Retyping the data exactly is the task. Include every line.

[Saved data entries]
□ □ □ □

<file path="src/rtl/hfb_pkg.sv">
package hfb_pkg;
  typedef enum logic [1:0] {
    FS_IDLE = 2'd0,
    FS_MEM  = 2'd1,
    FS_HOLD = 2'd2
  } fill_st_t;
endpackage

</file>
<file path="src/rtl/hfb_block_tag.sv">
module hfb_block_tag #(
  parameter int TAG_W = 30
) (
  input  logic             clk,
  input  logic             rst,
  input  logic             redirect,
  input  logic             fill_ok,
  input  logic [TAG_W-1:0] fill_tag,
  input  logic [TAG_W-1:0] look_tag,
  output logic             hit
);
  logic             valid_q;
  logic [TAG_W-1:0] tag_q;

  always_ff @(posedge clk) begin
    if (rst) begin
      valid_q <= 1'b0;
      tag_q   <= '0;
    end else if (redirect) begin
      valid_q <= 1'b0;
    end else if (fill_ok) begin
      valid_q <= 1'b1;
      tag_q   <= fill_tag;
    end
  end

  assign hit = valid_q && (tag_q == look_tag);
endmodule

</file>
<file path="src/rtl/hfb_lane_sel.sv">
module hfb_lane_sel #(
  parameter int BUS_W  = 32,
  parameter int INSN_W = 16,
  localparam int K     = BUS_W / INSN_W,
  localparam int IDX_W = (K > 1) ? $clog2(K) : 1
) (
  input  logic              clk,
  input  logic              rst,
  input  logic              fill_en,
  input  logic [BUS_W-1:0]  fill_data,
  input  logic [IDX_W-1:0]  lane_idx,
  output logic [INSN_W-1:0] insn
);
  logic [BUS_W-1:0]  blk_q;
  logic [INSN_W-1:0] lanes [K];

  always_ff @(posedge clk) begin
    if (rst) blk_q <= '0;
    else if (fill_en) blk_q <= fill_data;
  end

  // lane 0 holds the lowest address and sits in the top bits
  for (genvar g = 0; g < K; g++) begin : g_lane
    assign lanes[g] = blk_q[BUS_W-1-g*INSN_W -: INSN_W];
  end

  if (K > 1) begin : g_multi
    assign insn = lanes[lane_idx];
  end else begin : g_single
    assign insn = lanes[0];
  end
endmodule

</file>
<file path="src/rtl/hfb_fill_ctrl.sv">
module hfb_fill_ctrl
  import hfb_pkg::*;
#(
  parameter int TAG_W  = 30,
  parameter int WAIT_W = 2
) (
  input  logic              clk,
  input  logic              rst,
  input  logic              core_req,
  input  logic              hit,
  input  logic              redirect,
  input  logic [WAIT_W-1:0] wait_cfg,
  input  logic              mem_valid,
  input  logic [TAG_W-1:0]  look_tag,
  output logic              idle,
  output logic              mem_req,
  output logic              fill_en,
  output logic              fill_ok,
  output logic [TAG_W-1:0]  fill_tag
);
  fill_st_t          st_q;
  logic [WAIT_W-1:0] cnt_q;
  logic              kill_q;
  logic [TAG_W-1:0]  tag_q;

  assign idle     = (st_q == FS_IDLE);
  assign mem_req  = idle && core_req && !hit && !redirect;
  assign fill_en  = (st_q == FS_MEM) && mem_valid;
  assign fill_ok  = fill_en && !kill_q;
  assign fill_tag = tag_q;

  always_ff @(posedge clk) begin
    if (rst) begin
      st_q   <= FS_IDLE;
      cnt_q  <= '0;
      kill_q <= 1'b0;
      tag_q  <= '0;
    end else begin
      case (st_q)
        FS_IDLE: begin
          if (mem_req) begin
            st_q   <= FS_MEM;
            tag_q  <= look_tag;
            kill_q <= 1'b0;
          end
        end
        FS_MEM: begin
          if (redirect) kill_q <= 1'b1;
          if (mem_valid) begin
            if (wait_cfg == '0) begin
              st_q <= FS_IDLE;
            end else begin
              st_q  <= FS_HOLD;
              cnt_q <= wait_cfg;
            end
          end
        end
        FS_HOLD: begin
          cnt_q <= cnt_q - 1'b1;
          if (cnt_q == WAIT_W'(1)) st_q <= FS_IDLE;
        end
        default: st_q <= FS_IDLE;
      endcase
    end
  end
endmodule

</file>
<file path="src/rtl/hfb_counters.sv">
module hfb_counters #(
  parameter int CNT_W = 16
) (
  input  logic             clk,
  input  logic             rst,
  input  logic             mem_req,
  input  logic             stall,
  output logic [CNT_W-1:0] req_count,
  output logic [CNT_W-1:0] stall_count
);
  always_ff @(posedge clk) begin
    if (rst) begin
      req_count   <= '0;
      stall_count <= '0;
    end else begin
      if (mem_req) req_count <= req_count + 1'b1;
      if (stall) stall_count <= stall_count + 1'b1;
    end
  end
endmodule

</file>
<file path="src/rtl/hw_fetch_buf.sv">
module hw_fetch_buf #(
  parameter int ADDR_W = 32,
  parameter int BUS_W  = 32,
  parameter int INSN_W = 16,
  parameter int WAIT_W = 2,
  parameter int CNT_W  = 16
) (
  input  logic              clk,
  input  logic              rst,
  input  logic [WAIT_W-1:0] wait_cfg,
  input  logic              redirect,
  input  logic              core_req,
  input  logic [ADDR_W-1:0] core_addr,
  output logic              core_ready,
  output logic [INSN_W-1:0] core_insn,
  output logic              mem_req,
  output logic [ADDR_W-1:0] mem_addr,
  input  logic              mem_valid,
  input  logic [BUS_W-1:0]  mem_rdata,
  output logic [CNT_W-1:0]  req_count,
  output logic [CNT_W-1:0]  stall_count
);
  localparam int K     = BUS_W / INSN_W;
  localparam int OFF   = $clog2(BUS_W / 8);
  localparam int ISH   = $clog2(INSN_W / 8);
  localparam int TAG_W = ADDR_W - OFF;
  localparam int IDX_W = (K > 1) ? $clog2(K) : 1;
  localparam logic [ADDR_W-1:0] ALIGN_MASK = ~((ADDR_W'(1) << OFF) - ADDR_W'(1));

  logic             hit, idle, fill_en, fill_ok;
  logic [TAG_W-1:0] look_tag, fill_tag;
  logic [IDX_W-1:0] lane_idx;

  assign look_tag = core_addr[ADDR_W-1:OFF];
  assign mem_addr = core_addr & ALIGN_MASK;

  if (K > 1) begin : g_idx
    assign lane_idx = core_addr[OFF-1:ISH];
  end else begin : g_noidx
    assign lane_idx = '0;
  end

  assign core_ready = idle && core_req && hit && !redirect;

  hfb_block_tag #(.TAG_W(TAG_W)) u_tag (
    .clk(clk), .rst(rst), .redirect(redirect), .fill_ok(fill_ok),
    .fill_tag(fill_tag), .look_tag(look_tag), .hit(hit)
  );

  hfb_lane_sel #(.BUS_W(BUS_W), .INSN_W(INSN_W)) u_sel (
    .clk(clk), .rst(rst), .fill_en(fill_en), .fill_data(mem_rdata),
    .lane_idx(lane_idx), .insn(core_insn)
  );

  hfb_fill_ctrl #(.TAG_W(TAG_W), .WAIT_W(WAIT_W)) u_ctl (
    .clk(clk), .rst(rst), .core_req(core_req), .hit(hit), .redirect(redirect),
    .wait_cfg(wait_cfg), .mem_valid(mem_valid), .look_tag(look_tag),
    .idle(idle), .mem_req(mem_req), .fill_en(fill_en), .fill_ok(fill_ok),
    .fill_tag(fill_tag)
  );

  hfb_counters #(.CNT_W(CNT_W)) u_cnt (
    .clk(clk), .rst(rst), .mem_req(mem_req), .stall(core_req && !core_ready),
    .req_count(req_count), .stall_count(stall_count)
  );
endmodule

</file>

□ □ □ □

[Solution for this exercise]
<file path="src/rtl/hfb_pkg.sv">
package hfb_pkg;
  typedef enum logic [1:0] {
    FS_IDLE = 2'd0,
    FS_MEM  = 2'd1,
    FS_HOLD = 2'd2
  } fill_st_t;
endpackage

</file>
<file path="src/rtl/hfb_block_tag.sv">
module hfb_block_tag #(
  parameter int TAG_W = 30
) (
  input  logic             clk,
  input  logic             rst,
  input  logic             redirect,
  input  logic             fill_ok,
  input  logic [TAG_W-1:0] fill_tag,
  input  logic [TAG_W-1:0] look_tag,
  output logic             hit
);
  logic             valid_q;
  logic [TAG_W-1:0] tag_q;

  always_ff @(posedge clk) begin
    if (rst) begin
      valid_q <= 1'b0;
      tag_q   <= '0;
    end else if (redirect) begin
      valid_q <= 1'b0;
    end else if (fill_ok) begin
      valid_q <= 1'b1;
      tag_q   <= fill_tag;
    end
  end

  assign hit = valid_q && (tag_q == look_tag);
endmodule

</file>
<file path="src/rtl/hfb_lane_sel.sv">
module hfb_lane_sel #(
  parameter int BUS_W  = 32,
  parameter int INSN_W = 16,
  localparam int K     = BUS_W / INSN_W,
  localparam int IDX_W = (K > 1) ? $clog2(K) : 1
) (
  input  logic              clk,
  input  logic              rst,
  input  logic              fill_en,
  input  logic [BUS_W-1:0]  fill_data,
  input  logic [IDX_W-1:0]  lane_idx,
  output logic [INSN_W-1:0] insn
);
  logic [BUS_W-1:0]  blk_q;
  logic [INSN_W-1:0] lanes [K];

  always_ff @(posedge clk) begin
    if (rst) blk_q <= '0;
    else if (fill_en) blk_q <= fill_data;
  end

  // lane 0 holds the lowest address and sits in the top bits
  for (genvar g = 0; g < K; g++) begin : g_lane
    assign lanes[g] = blk_q[BUS_W-1-g*INSN_W -: INSN_W];
  end

  if (K > 1) begin : g_multi
    assign insn = lanes[lane_idx];
  end else begin : g_single
    assign insn = lanes[0];
  end
endmodule

</file>
<file path="src/rtl/hfb_fill_ctrl.sv">
module hfb_fill_ctrl
  import hfb_pkg::*;
#(
  parameter int TAG_W  = 30,
  parameter int WAIT_W = 2
) (
  input  logic              clk,
  input  logic              rst,
  input  logic              core_req,
  input  logic              hit,
  input  logic              redirect,
  input  logic [WAIT_W-1:0] wait_cfg,
  input  logic              mem_valid,
  input  logic [TAG_W-1:0]  look_tag,
  output logic              idle,
  output logic              mem_req,
  output logic              fill_en,
  output logic              fill_ok,
  output logic [TAG_W-1:0]  fill_tag
);
  fill_st_t          st_q;
  logic [WAIT_W-1:0] cnt_q;
  logic              kill_q;
  logic [TAG_W-1:0]  tag_q;

  assign idle     = (st_q == FS_IDLE);
  assign mem_req  = idle && core_req && !hit && !redirect;
  assign fill_en  = (st_q == FS_MEM) && mem_valid;
  assign fill_ok  = fill_en && !kill_q;
  assign fill_tag = tag_q;

  always_ff @(posedge clk) begin
    if (rst) begin
      st_q   <= FS_IDLE;
      cnt_q  <= '0;
      kill_q <= 1'b0;
      tag_q  <= '0;
    end else begin
      case (st_q)
        FS_IDLE: begin
          if (mem_req) begin
            st_q   <= FS_MEM;
            tag_q  <= look_tag;
            kill_q <= 1'b0;
          end
        end
        FS_MEM: begin
          if (redirect) kill_q <= 1'b1;
          if (mem_valid) begin
            if (wait_cfg == '0) begin
              st_q <= FS_IDLE;
            end else begin
              st_q  <= FS_HOLD;
              cnt_q <= wait_cfg;
            end
          end
        end
        FS_HOLD: begin
          cnt_q <= cnt_q - 1'b1;
          if (cnt_q == WAIT_W'(1)) st_q <= FS_IDLE;
        end
        default: st_q <= FS_IDLE;
      endcase
    end
  end
endmodule

</file>
<file path="src/rtl/hfb_counters.sv">
module hfb_counters #(
  parameter int CNT_W = 16
) (
  input  logic             clk,
  input  logic             rst,
  input  logic             mem_req,
  input  logic             stall,
  output logic [CNT_W-1:0] req_count,
  output logic [CNT_W-1:0] stall_count
);
  always_ff @(posedge clk) begin
    if (rst) begin
      req_count   <= '0;
      stall_count <= '0;
    end else begin
      if (mem_req) req_count <= req_count + 1'b1;
      if (stall) stall_count <= stall_count + 1'b1;
    end
  end
endmodule

</file>
<file path="src/rtl/hw_fetch_buf.sv">
module hw_fetch_buf #(
  parameter int ADDR_W = 32,
  parameter int BUS_W  = 32,
  parameter int INSN_W = 16,
  parameter int WAIT_W = 2,
  parameter int CNT_W  = 16
) (
  input  logic              clk,
  input  logic              rst,
  input  logic [WAIT_W-1:0] wait_cfg,
  input  logic              redirect,
  input  logic              core_req,
  input  logic [ADDR_W-1:0] core_addr,
  output logic              core_ready,
  output logic [INSN_W-1:0] core_insn,
  output logic              mem_req,
  output logic [ADDR_W-1:0] mem_addr,
  input  logic              mem_valid,
  input  logic [BUS_W-1:0]  mem_rdata,
  output logic [CNT_W-1:0]  req_count,
  output logic [CNT_W-1:0]  stall_count
);
  localparam int K     = BUS_W / INSN_W;
  localparam int OFF   = $clog2(BUS_W / 8);
  localparam int ISH   = $clog2(INSN_W / 8);
  localparam int TAG_W = ADDR_W - OFF;
  localparam int IDX_W = (K > 1) ? $clog2(K) : 1;
  localparam logic [ADDR_W-1:0] ALIGN_MASK = ~((ADDR_W'(1) << OFF) - ADDR_W'(1));

  logic             hit, idle, fill_en, fill_ok;
  logic [TAG_W-1:0] look_tag, fill_tag;
  logic [IDX_W-1:0] lane_idx;

  assign look_tag = core_addr[ADDR_W-1:OFF];
  assign mem_addr = core_addr & ALIGN_MASK;

  if (K > 1) begin : g_idx
    assign lane_idx = core_addr[OFF-1:ISH];
  end else begin : g_noidx
    assign lane_idx = '0;
  end

  assign core_ready = idle && core_req && hit && !redirect;

  hfb_block_tag #(.TAG_W(TAG_W)) u_tag (
    .clk(clk), .rst(rst), .redirect(redirect), .fill_ok(fill_ok),
    .fill_tag(fill_tag), .look_tag(look_tag), .hit(hit)
  );

  hfb_lane_sel #(.BUS_W(BUS_W), .INSN_W(INSN_W)) u_sel (
    .clk(clk), .rst(rst), .fill_en(fill_en), .fill_data(mem_rdata),
    .lane_idx(lane_idx), .insn(core_insn)
  );

  hfb_fill_ctrl #(.TAG_W(TAG_W), .WAIT_W(WAIT_W)) u_ctl (
    .clk(clk), .rst(rst), .core_req(core_req), .hit(hit), .redirect(redirect),
    .wait_cfg(wait_cfg), .mem_valid(mem_valid), .look_tag(look_tag),
    .idle(idle), .mem_req(mem_req), .fill_en(fill_en), .fill_ok(fill_ok),
    .fill_tag(fill_tag)
  );

  hfb_counters #(.CNT_W(CNT_W)) u_cnt (
    .clk(clk), .rst(rst), .mem_req(mem_req), .stall(core_req && !core_ready),
    .req_count(req_count), .stall_count(stall_count)
  );
endmodule

</file>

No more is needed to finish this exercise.